The High and the Mighty (1954)


Summary Information

TitleThe High and the Mighty
StudioWarner Brothers
Date of ReleaseJuly 1954
ProducerWayne-Fellows Productions
DirectorWilliam A. Wellman
ActorsJohn Wayne, Claire Trevor, Robert Stack
Aerial CoordinatorUSCG (PB-1Gs), Paul Mantz (?)
B-17 Filming LocationsCGAS San Francisco


B-17s Used

PB-1G CG 82855 (ex 44-83857)


The Movie...

The 1950s aviation classic tells the story of trans-Pacific DC-4 airliner that, enroute from Hawaii to San Francisco, has engine problems that threaten to put the airplane in the ocean. John Wayne plays a veteran, experienced, weathered, seasoned copilot and Robert Stack the stiff, marginally competent captain. John Wayne gets to slap Robert Stack, to try and put some backbone into the boy. Lots of passenger angst, anguish, conflict, crying, hand-wringing, gnashing of teeth, emotions, and finally (of course), resolution, all surely done better a quarter century later in Airplane (Don't call me Shirley.) And that damn tune, whistled by John Wayne. Of particular interest here, though, is the plot line where a USCG PB-1G (air-sea rescue version of the B-17) gets launched out of San Francisco westbound to meet the strickened eastbound airliner, something that occurred on a regular basis with the old piston engined airliners of the day. Also, some pretty spectacular air-to-air shots of the DC-4 soaring along, those having all the marks of some work by Paul Mantz but he is not credited as such.


Anecdotal

  • According to IMDB, the DC-4 was N4726V under lease from Oakland-based Transocean Airlines (TOA) and, prior to it being obtained by TOA, was the personal plane of Argentinan dictator Juan Peron. The DC-4, ironically, ultimately crashed or ditched in the Pacific Ocean on March 28, 1964, with the loss of nine people. The airplane reported a serious engine fire while 700 miles west of San Francisco and was not seen or heard from again.

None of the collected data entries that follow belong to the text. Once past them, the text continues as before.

==> config.mk <==
export PLATFORM = sky130hd
export DESIGN_NAME = gpib_remote_local_control
export DESIGN_NICKNAME = d
export VERILOG_FILES = /design/src/include/bus_ctrl_pkg.sv /design/src/logic/gpib_remote_local_control.sv /design/src/logic/pin_sync.sv
export SDC_FILE = /design/constraint.sdc
export NUM_CORES = 1
export LEC_CHECK = 0
export ABC_AREA = 1
export BUFFER_PORTS_ARGS = -buffer_cell sky130_fd_sc_hd__buf_2
export CORE_MARGIN = 5
export CORE_UTILIZATION = 40
export CTS_CLUSTER_SIZE = 25
export DETAILED_ROUTE_END_ITERATION = 16
export GPL_TIMING_DRIVEN = 0
export PLACE_DENSITY = 0.66
export SKIP_LAST_GASP = 1
export SLEW_MARGIN = 20
export SYNTH_ARGS = -nofsm -noshare
export SYNTH_HDL_FRONTEND = slang
export SYNTH_SLANG_ARGS = --single-unit
==> constraint.sdc <==
create_clock -name core_clk -period 3.85 [get_ports core_clk]
set_input_delay 0.77 -clock core_clk [delete_from_list [all_inputs] [get_ports core_clk]]
set_output_delay 0.77 -clock core_clk [all_outputs]
set_load 0.1 [all_outputs]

  • The screenwriter was noted aviation author Ernest K. Gann, who also wrote the book the film was based upon.

  • From B-17 In Blue, we learn that PB-1G CG 82855 was built by Vega at Burbank and accepted as AAF s/n 44-85837 on July 25, 1945. It was flown to Lubbock, Texas, for storage, and moved to the Rome Air Depot in February 1946. It was earmarked for the USCG through the U.S. Navy, one of 20 new B-17s so earmarked to become USCG PB-1Gs. Only sixteen were actually transferred. CG 82855 went to the Navy in April 1946, was modified at NAAF Mustin Field, Pennsylvania, to the PB-1G configuration, primarily with the addition of search radar in the nose and provisions to carry the droppable Higgins A-1 boat. It was stored at CGAS Elizabeth City between January 1947 and October 1949, it was then assigned to CGAS San Francisco between October 1949 and March 1954. It then went to CGAS New York and then back into storage at CGAS Elizabeth City until 1957 when it was released for disposal. It was reportedly flown to NAS Norfolk and presumably scrapped shortly afterwards. Now you know the history, why buy the book?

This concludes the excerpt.